A similar situation arises when female birds produce in short time their
relatively very large eggs (not seldom several to many in a clutch!) and
have to provide it with the contents necessary for the development of the
embryo. Disequilibria in substance intake and metabolism are impossible to
avoid in this short-time situation. They also lead to considerable
differences in the nutrition-physiological demands on females and males. The
latter "work off" [...] their protein excesses in the form of the
development of display plumage and their energy excess in demanding
courtship behaviors that apparently correlate to the size of the clutches of
the females. [...]
_A new model of feather evolution_
The previous models of feather origins are oriented at interactions with the
environment.

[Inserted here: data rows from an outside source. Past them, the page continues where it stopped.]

What follows belongs to an exercise in optimizing a design on an open flow for small area and a short achievable clock period; a production flow would make more cautious choices. RTL that was checked went through simulation tests only; none was proved equivalent to the original.

build 63:
## costas
module costas #
    (
        parameter integer C_S00_AXIS_TDATA_WIDTH    = 32,
        parameter integer C_M00_AXIS_TDATA_WIDTH    = 32
    )
    (
        input  wire                          s00_axis_aclk,
        input  wire                          s00_axis_aresetn,
        input  wire                          s00_axis_tlast,
        input  wire                          s00_axis_tvalid,
        input  wire [C_S00_AXIS_TDATA_WIDTH-1 : 0] s00_axis_tdata,
        input  wire [(C_S00_AXIS_TDATA_WIDTH/8)-1: 0] s00_axis_tstrb,
        output reg                           s00_axis_tready,
        input  wire                          m00_axis_aclk,
        input  wire                          m00_axis_aresetn,
        input  wire                          m00_axis_tready,
        output reg                           m00_axis_tvalid,
        output reg                           m00_axis_tlast,
        output reg [C_M00_AXIS_TDATA_WIDTH-1 : 0] m00_axis_tdata,
        output reg [(C_M00_AXIS_TDATA_WIDTH/8)-1: 0] m00_axis_tstrb
    );
    localparam integer STAGES = 16;
    wire clk = s00_axis_aclk;
    wire rst = !s00_axis_aresetn;
    always_comb s00_axis_tready = m00_axis_tready;
    logic       v  [0:STAGES];
    logic       l  [0:STAGES];
    logic [3:0] sb [0:STAGES];
    always_ff @(posedge clk) begin
        if (rst) begin
            for (integer i = 0; i <= STAGES; i = i + 1) v[i] <= 1'b0;
        end else begin
            v[0] <= s00_axis_tvalid & m00_axis_tready;
            for (integer i = 0; i < STAGES; i = i + 1) v[i+1] <= v[i];
        end
    end
    always_ff @(posedge clk) begin
  ...
Size: roughly 9900 cells after synthesis, roughly 1400 flip-flops, ~0.10 mm^2 of cells after synthesis.
export LEC_CHECK = 0
export CAP_MARGIN = 20
export CORE_MARGIN = 2
export CORE_UTILIZATION = 55
export SLEW_MARGIN = 20
create_clock -name core_clock -period 14.5 [get_ports {s00_axis_aclk}]
standard.sh (not shown) runs the stock make flow with config.mk's settings and CLKGATE_MAP_FILE= SYNTH_SCRIPT=/design/flow/synth_recipe.tcl, a recipe that flattens the netlist after the stock synthesis.
==> flow/flow/run.sh <==
#!/bin/bash
# Own layout flow: the standard ORFS flow (standard.sh) with these changes in
# how the layout is made (the clock, its period and the I/O constraints stay
# the standard flow's constraint.sdc):
#  - synthesis is synth_recipe.tcl with Yosys's generic "abc -fast" skipped
#    (synth -noabc), so extract_fa sees the design's own adder structure; the
#    rest of the script (fsm/share skipped, flatten, renames) is unchanged;
#  - port buffers are clkbuf_2 cells rather than delay cells, so the
#    combinational m00_axis_tready -> s00_axis_tready path stays short;
#  - ABC maps for a 6 ns delay target, and timing repair aims for the period
#    the design can reach (setup margin) rather than only the 14.5 ns clock.
# Every tool's output is in orfs/logs/ (one log per step); make's own output is
# in flow_make.log.
set -euo pipefail
sed '1s/-noshare/-noshare -noabc/' synth_recipe.tcl > flow_synth.tcl
sed "s#SYNTH_SCRIPT=[^ ]*synth_recipe.tcl#SYNTH_SCRIPT=$PWD/flow_synth.tcl#" standard.sh > flow_standard.sh
grep -q "SYNTH_SCRIPT=$PWD/flow_synth.tcl" flow_standard.sh
export BUFFER_PORTS_ARGS="-buffer_cell sky130_fd_sc_hd__clkbuf_2"
export ABC_CLOCK_PERIOD_IN_PS=${ABC_CLOCK_PERIOD_IN_PS:-6000}
export SETUP_SLACK_MARGIN=${SETUP_SLACK_MARGIN:-8.45}
# clock tree: larger sink clusters, clkbuf_8 buffers, no dummy loads
export CTS_ARGS="-sink_clustering_enable -repair_clock_nets -dont_use_dummy_load -sink_clustering_size 30 -sink_clustering_max_diameter 80 -buf_list sky130_fd_sc_hd__clkbuf_16"

bash flow_standard.sh > flow_make.log 2>&1
--- input diff build 63..build 23 ---
Settings: ABC_AREA now 1, previously not set.
--- a/flow/flow/run.sh
+++ b/flow/flow/run.sh
@@ -7,3 +7,3 @@
 #    rest of the script (fsm/share skipped, flatten, renames) is unchanged;
-#  - port buffers are clkbuf_2 cells rather than delay cells, so the
+#  - port buffers are plain buffers (buf_4) rather than delay cells, so the
 #    combinational m00_axis_tready -> s00_axis_tready path stays short;
@@ -17,3 +17,3 @@
 grep -q "SYNTH_SCRIPT=$PWD/flow_synth.tcl" flow_standard.sh
-export BUFFER_PORTS_ARGS="-buffer_cell sky130_fd_sc_hd__clkbuf_2"
+export BUFFER_PORTS_ARGS="-buffer_cell sky130_fd_sc_hd__buf_4"
 export ABC_CLOCK_PERIOD_IN_PS=${ABC_CLOCK_PERIOD_IN_PS:-6000}
@@ -21,3 +21,3 @@
 # clock tree: larger sink clusters, clkbuf_8 buffers, no dummy loads
-export CTS_ARGS="-sink_clustering_enable -repair_clock_nets -dont_use_dummy_load -sink_clustering_size 30 -sink_clustering_max_diameter 80 -buf_list sky130_fd_sc_hd__clkbuf_16"
+export CTS_ARGS="-sink_clustering_enable -repair_clock_nets -dont_use_dummy_load -sink_clustering_size 30 -buf_list sky130_fd_sc_hd__clkbuf_8"
 
==> summary.txt <==
From build 63 to build 23 the numbers moved as follows: number of well-tap cells placed now larger, cell area now larger, number of clock buffers in the layout now larger. Commonest non-fill, non-tap cell in the layout: sky130_fd_sc_hd__nand2_1 -> build 23, sky130_fd_sc_hd__dfxtp_1 -> build 63. Taking build 63 as the reference, in build 23 post-placement cell count saw an increase, path depth of the worst reg2reg path saw a decrease. Cell count (build 63 / build 23): 0.867. Compared build 23 vs build 63, and number of signal-net inverters in the final layout is up in build 23.
Setup changes, build 23 to build 47
Settings: clearing ABC_AREA, which used to be 1.
--- a/flow/flow/run.sh
+++ b/flow/flow/run.sh
@@ -7,3 +7,3 @@
 #    rest of the script (fsm/share skipped, flatten, renames) is unchanged;
-#  - port buffers are plain buffers (buf_4) rather than delay cells, so the
+#  - port buffers are clkbuf_2 cells rather than delay cells, so the
 #    combinational m00_axis_tready -> s00_axis_tready path stays short;
@@ -17,3 +17,3 @@
 grep -q "SYNTH_SCRIPT=$PWD/flow_synth.tcl" flow_standard.sh
-export BUFFER_PORTS_ARGS="-buffer_cell sky130_fd_sc_hd__buf_4"
+export BUFFER_PORTS_ARGS="-buffer_cell sky130_fd_sc_hd__clkbuf_2"
 export ABC_CLOCK_PERIOD_IN_PS=${ABC_CLOCK_PERIOD_IN_PS:-6000}
@@ -21,3 +21,3 @@
 # clock tree: larger sink clusters, clkbuf_8 buffers, no dummy loads
-export CTS_ARGS="-sink_clustering_enable -repair_clock_nets -dont_use_dummy_load -sink_clustering_size 30 -buf_list sky130_fd_sc_hd__clkbuf_8"
+export CTS_ARGS="-sink_clustering_enable -repair_clock_nets -dont_use_dummy_load -sink_clustering_size 20 -sink_clustering_max_diameter 80 -buf_list sky130_fd_sc_hd__clkbuf_8"
 
[summary]
Build 47 was carried through to the last stage, and its layout satisfied the timing, design-rule and antenna checks.
Final critical-path required period on build 47 is down relative to build 23.
Per the comparison of build 47 with build 23, post-route met1 wirelength fell by 12%.
Build 47 has via count of the routed design below what build 23 had.
Compared with build 23, build 47 shows a worst setup slack after placement that is 1010 ps lower.
Changes observed in build 47 relative to build 23: count of clock-buffer cells in the layout now sits lower; global-route wire length before repair now sits lower; synthesized netlist net count now sits lower.
Changes in build 16 relative to build 47:
--- a/flow/flow/run.sh
+++ b/flow/flow/run.sh
@@ -7,3 +7,3 @@
 #    rest of the script (fsm/share skipped, flatten, renames) is unchanged;
-#  - port buffers are clkbuf_2 cells rather than delay cells, so the
+#  - port buffers are plain buffers (buf_4) rather than delay cells, so the
 #    combinational m00_axis_tready -> s00_axis_tready path stays short;
@@ -17,3 +17,3 @@
 grep -q "SYNTH_SCRIPT=$PWD/flow_synth.tcl" flow_standard.sh
-export BUFFER_PORTS_ARGS="-buffer_cell sky130_fd_sc_hd__clkbuf_2"
+export BUFFER_PORTS_ARGS="-buffer_cell sky130_fd_sc_hd__buf_4"
 export ABC_CLOCK_PERIOD_IN_PS=${ABC_CLOCK_PERIOD_IN_PS:-6000}
@@ -21,3 +21,3 @@
 # clock tree: larger sink clusters, clkbuf_8 buffers, no dummy loads
-export CTS_ARGS="-sink_clustering_enable -repair_clock_nets -dont_use_dummy_load -sink_clustering_size 20 -sink_clustering_max_diameter 80 -buf_list sky130_fd_sc_hd__clkbuf_8"
+export CTS_ARGS="-sink_clustering_enable -repair_clock_nets -dont_use_dummy_load -sink_clustering_size 30 -buf_list sky130_fd_sc_hd__clkbuf_8"
 
- Both conditions hold for build 16: the flow ran to the end and the final layout passed the timing, design-rule and antenna checks.
- From build 47 to build 16 the numbers moved as follows: synthesis-to-finish area growth shows an increase of 2.1 points, clock tree cell share of total cell area shows an increase of 1.7 points.
Function was not checked in any run of this note: the RTL went through the layout flow alone.

---

costas, a different RTL version from the one above (not shown whole).
For scale: ~1400 flip-flops, roughly 82 I/O pins, ~100000 um2 of cells after synthesis.
==> flow/config.mk <==
export PLATFORM = sky130hd
export DESIGN_NAME = costas
export DESIGN_NICKNAME = costas
export VERILOG_FILES = /design/flow/design.v
export SDC_FILE = /design/flow/constraint.sdc
export NUM_CORES = 4
export LEC_CHECK = 0
export CAP_MARGIN = 20
export CORE_MARGIN = 2
export CORE_UTILIZATION = 55
export SLEW_MARGIN = 20
==> flow/constraint.sdc <==
create_clock -name core_clock -period 14.5 [get_ports {s00_axis_aclk}]
set_input_delay 2.9000 -clock core_clock [delete_from_list [all_inputs] [get_ports {s00_axis_aclk}]]
set_output_delay 2.9000 -clock core_clock [all_outputs]
set_load 0.01 [all_outputs]
==> flow/flow/run.sh <==
#!/bin/bash
# Own layout flow: the standard ORFS flow (standard.sh) with these changes in
# how the layout is made (the clock, its period and the I/O constraints stay
# the standard flow's constraint.sdc):
#  - synthesis is synth_recipe.tcl with Yosys's generic "abc -fast" skipped
#    (synth -noabc), so extract_fa sees the design's own adder structure; the
#    rest of the script (fsm/share skipped, flatten, renames) is unchanged;
#  - port buffers are plain buffers (buf_2) rather than delay cells, so the
#    combinational m00_axis_tready -> s00_axis_tready path stays short;
#  - ABC maps for a 6 ns delay target, and timing repair aims for the period
#    the design can reach (setup margin) rather than only the 14.5 ns clock.
# Every tool's output is in orfs/logs/ (one log per step); make's own output is
# in flow_make.log.
set -euo pipefail
sed '1s/-noshare/-noshare -noabc/' synth_recipe.tcl > flow_synth.tcl
sed "s#SYNTH_SCRIPT=[^ ]*synth_recipe.tcl#SYNTH_SCRIPT=$PWD/flow_synth.tcl#" standard.sh > flow_standard.sh
grep -q "SYNTH_SCRIPT=$PWD/flow_synth.tcl" flow_standard.sh
export BUFFER_PORTS_ARGS="-buffer_cell sky130_fd_sc_hd__buf_2"
export ABC_CLOCK_PERIOD_IN_PS=${ABC_CLOCK_PERIOD_IN_PS:-6000}
export SETUP_SLACK_MARGIN=${SETUP_SLACK_MARGIN:-8.45}
# clock tree: larger sink clusters, clkbuf_8 buffers, no dummy loads
export CTS_ARGS="-sink_clustering_enable -repair_clock_nets -dont_use_dummy_load -sink_clustering_size 30 -buf_list sky130_fd_sc_hd__clkbuf_8"

bash flow_standard.sh > flow_make.log 2>&1
==> next run, changes <==
--- a/flow/flow/run.sh
+++ b/flow/flow/run.sh
@@ -19,6 +19,4 @@
 export ABC_CLOCK_PERIOD_IN_PS=${ABC_CLOCK_PERIOD_IN_PS:-6000}
 export SETUP_SLACK_MARGIN=${SETUP_SLACK_MARGIN:-8.45}
-# clock tree: larger sink clusters, clkbuf_8 buffers, no dummy loads
-export CTS_ARGS="-sink_clustering_enable -repair_clock_nets -dont_use_dummy_load -sink_clustering_size 30 -buf_list sky130_fd_sc_hd__clkbuf_8"
 
 bash flow_standard.sh > flow_make.log 2>&1
Outcome: Synthesized area stays the same; via count hardly moves; flip-flop and latch count is unchanged; first-iteration DRC count is higher by 9.6%; worst setup slack is about the same.

---

costas, a different RTL version from the one above (not shown whole).
Size in the first run: about 9500 cells after synthesis, roughly 82 I/O pins, roughly 93000 sq um of cells after synthesis.
clock: 14.5 ns
lec_check: 0
cap_margin: 20
core_margin: 2
core_utilization: 60
place_density: 0.66
slew_margin: 20
==> flow/flow/run.sh <==
#!/bin/bash
# Own layout flow: the standard ORFS flow (standard.sh) with these changes in
# how the layout is made (the clock, its period and the I/O constraints stay
# the standard flow's constraint.sdc):
#  - synthesis is synth_recipe.tcl with Yosys's generic "abc -fast" skipped
#    (synth -noabc), so extract_fa sees the design's own adder structure; the
#    rest of the script (fsm/share skipped, flatten, renames) is unchanged.
#    The flow also runs the standard synthesis and, should the two keep
#    different registers, lays out the standard synthesis instead;
#  - port buffers are clkbuf_2 cells rather than delay cells, so the
#    combinational m00_axis_tready -> s00_axis_tready path stays short;
#  - ABC maps for a 6 ns delay target, and timing repair aims for the period
#    the design can reach (setup margin) rather than only the 14.5 ns clock;
set -euo pipefail
W=$PWD
sed '1s/-noshare/-noshare -noabc/' synth_recipe.tcl > flow_synth.tcl
sed "s#SYNTH_SCRIPT=[^ ]*synth_recipe.tcl#SYNTH_SCRIPT=$W/flow_synth.tcl#" standard.sh > flow_standard.sh
grep -q "SYNTH_SCRIPT=$W/flow_synth.tcl" flow_standard.sh
sed "s#WORK_HOME=[^ ]*#WORK_HOME=$W/refsyn#" standard.sh > flow_refsyn.sh
grep -q "WORK_HOME=$W/refsyn" flow_refsyn.sh

export BUFFER_PORTS_ARGS="-buffer_cell sky130_fd_sc_hd__clkbuf_2"
export SETUP_SLACK_MARGIN=${SETUP_SLACK_MARGIN:-8.45}
export CTS_ARGS="-sink_clustering_enable -repair_clock_nets -dont_use_dummy_load -sink_clustering_size 18 -sink_clustering_max_diameter 70 -buf_list sky130_fd_sc_hd__clkbuf_8"

(unset BUFFER_PORTS_ARGS SETUP_SLACK_MARGIN CTS_ARGS; bash flow_refsyn.sh synth) > flow_refsyn.log 2>&1
# this flow's synthesis
ABC_CLOCK_PERIOD_IN_PS=6000 bash flow_standard.sh synth > flow_synth.log 2>&1
regs() { grep -oE '\\[^ ]+\$_[A-Z0-9_]+_ ' "$1" | sort -u; }
R=results/sky130hd/costas/base/1_2_yosys.v
if ! cmp -s <(regs refsyn/$R) <(regs orfs/$R); then
  echo "register sets differ: using the standard synthesis" | tee flow_regs.log
  rm -rf orfs
  ABC_CLOCK_PERIOD_IN_PS=6000 bash standard.sh > flow_make.log 2>&1
else
  echo "register sets match ($(regs orfs/$R | wc -l))" | tee flow_regs.log
  ABC_CLOCK_PERIOD_IN_PS=6000 bash flow_standard.sh > flow_make.log 2>&1
fi
==> next run, changes <==
--- a/flow/config.mk
+++ b/flow/config.mk
@@ -8,5 +8,4 @@
 export CAP_MARGIN = 20
 export CORE_MARGIN = 2
-export CORE_UTILIZATION = 60
-export PLACE_DENSITY = 0.66
+export CORE_UTILIZATION = 55
 export SLEW_MARGIN = 20
Core utilization came out lower by 5.0 points. Hold slack is worse by 0.037 ns. First-iteration DRC count went down by about 3.5%. Die area rises by 9.0%. Setup slack gains 0.0068 ns.

[port drivers added, routing unchanged]
How much do the figures lean on ideal ports? The routed layouts below were timed once more, with nothing changed but the port constraints.
Step 1 (the two cells are an assumption about what drives the block):
set clk [get_ports {s00_axis_aclk}]
set_driving_cell -lib_cell sky130_fd_sc_hd__clkbuf_16 $clk
set_driving_cell -lib_cell sky130_fd_sc_hd__buf_2 [delete_from_list [all_inputs] $clk]
Step 2, shift: input delay + t, output delay - t, t = (earliest + latest rising clock arrival at the registers) / 2. This alone moves slack from input paths to output paths.
Slacks: no drivers / after step 1 / after step 2; pairs: no drivers / after step 1.
| run | t (ns) | setup WS [ns] | clock arrival spread, ns | worst register clock-pin slew, ns | worst data-port slew with drivers (ns) |
|---|---|---|---|---|---|
| build 63 | 0.791 | 8.500 / 8.475 / 8.475 | 0.106 / 0.106 | 0.11 / 0.11 | 0.04 |
| build 23 | 1.013 | 8.456 / 8.434 / 8.434 | 0.122 / 0.122 | 0.07 / 0.07 | 0.04 |
| build 47 | 0.895 | 8.500 / 8.475 / 8.475 | 0.123 / 0.123 | 0.12 / 0.12 | 0.04 |
| build 16 | 1.019 | 8.458 / 8.435 / 8.435 | 0.118 / 0.119 | 0.07 / 0.07 | 0.04 |
| the first run of note 2 | 0.996 | 8.472 / 8.452 / 8.452 | 0.098 / 0.097 | 0.07 / 0.07 | 0.04 |
| the second run of note 2 | 0.885 | 8.473 / 8.452 / 8.452 | 0.031 / 0.031 | 0.06 / 0.06 | 0.05 |
| the first run of note 3 | 0.881 | 8.490 / 8.457 / 8.457 | 0.124 / 0.125 | 0.11 / 0.11 | 0.04 |
| the second run of note 3 | 0.935 | 8.497 / 8.470 / 8.470 | 0.135 / 0.135 | 0.11 / 0.11 | 0.05 |
After both steps every run listed still meets setup and hold. The setup slack of the first run of note 3, which loses most, moves by -0.033 ns with the drivers and by -0.033 ns with both steps.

They deal with the 'outside'. Scale enlargements that became
feathers in the course of millions of years could become this because the
environment 'rewarded' minimal improvements with selection advantages. But
how many lizards with weakly enlarged scales would have had to fall down and
break their necks to give the bearers of the first, weak scale enlargements
the advantages? Or which degree of of fraying scale enlargements does a
measurable improvement of warmth isolation [...] require? [I can't imagine
the insulatory advantage of a half-protofeather or a spine either.] Models
that are oriented to 'adaptations' [why the quotation marks here?] to the
environment have to fight with this core problem nearly without exception.
It looks entirely different when the 'beginning' comes 'from inside'. If
reptiles from which birds evolved had had an excess of protein with
sulfur-containing amino acids in their diet for a very long time, we don't
need to assume any outside-directed selection advantages at all for scale
enlargements and fine-structural changes of the keratin that result from the
enhanced use of sulfur-containing amino acids. They are simply the result of
inner excesses and their disposal (3)."

(3) = J. H. Reichholf: Die Feder, die Mauser und der Ursprung der Vögel.
Archaeopteryx 14 (1996), S. 27 -- 38. This must probably have an English
abstract, and HP Darren Naish may be able to find this article
(Archaeopteryx seems to be unavailable over here, even though, say,
Vertebrata PalAsiatica is not).

> Sorry, but if you
> add the major steroid clearing pathway of taurocholic esterification and
bile
> excretion, the out-shipping of sulfur is immense.

Oh! Are there steroids and bile pigments that contain sulfur? I don't know
any...

> There's just not likely to
> be any significant need of an auxiliary "feather-shunt" pathway.

In mammals.

> If all of
> the above isn't enough, there are well known medical conditions such as
> homocystinuria, where genetic defects in metabolism lead to alternative
> secretion mechanisms for sulfur, STILL not including any epidermal routes.

What exactly is homocystinuria?

> The kidney has an awesome capacity to adapt.

But, apparently, no capacity to excrete sulfate without water.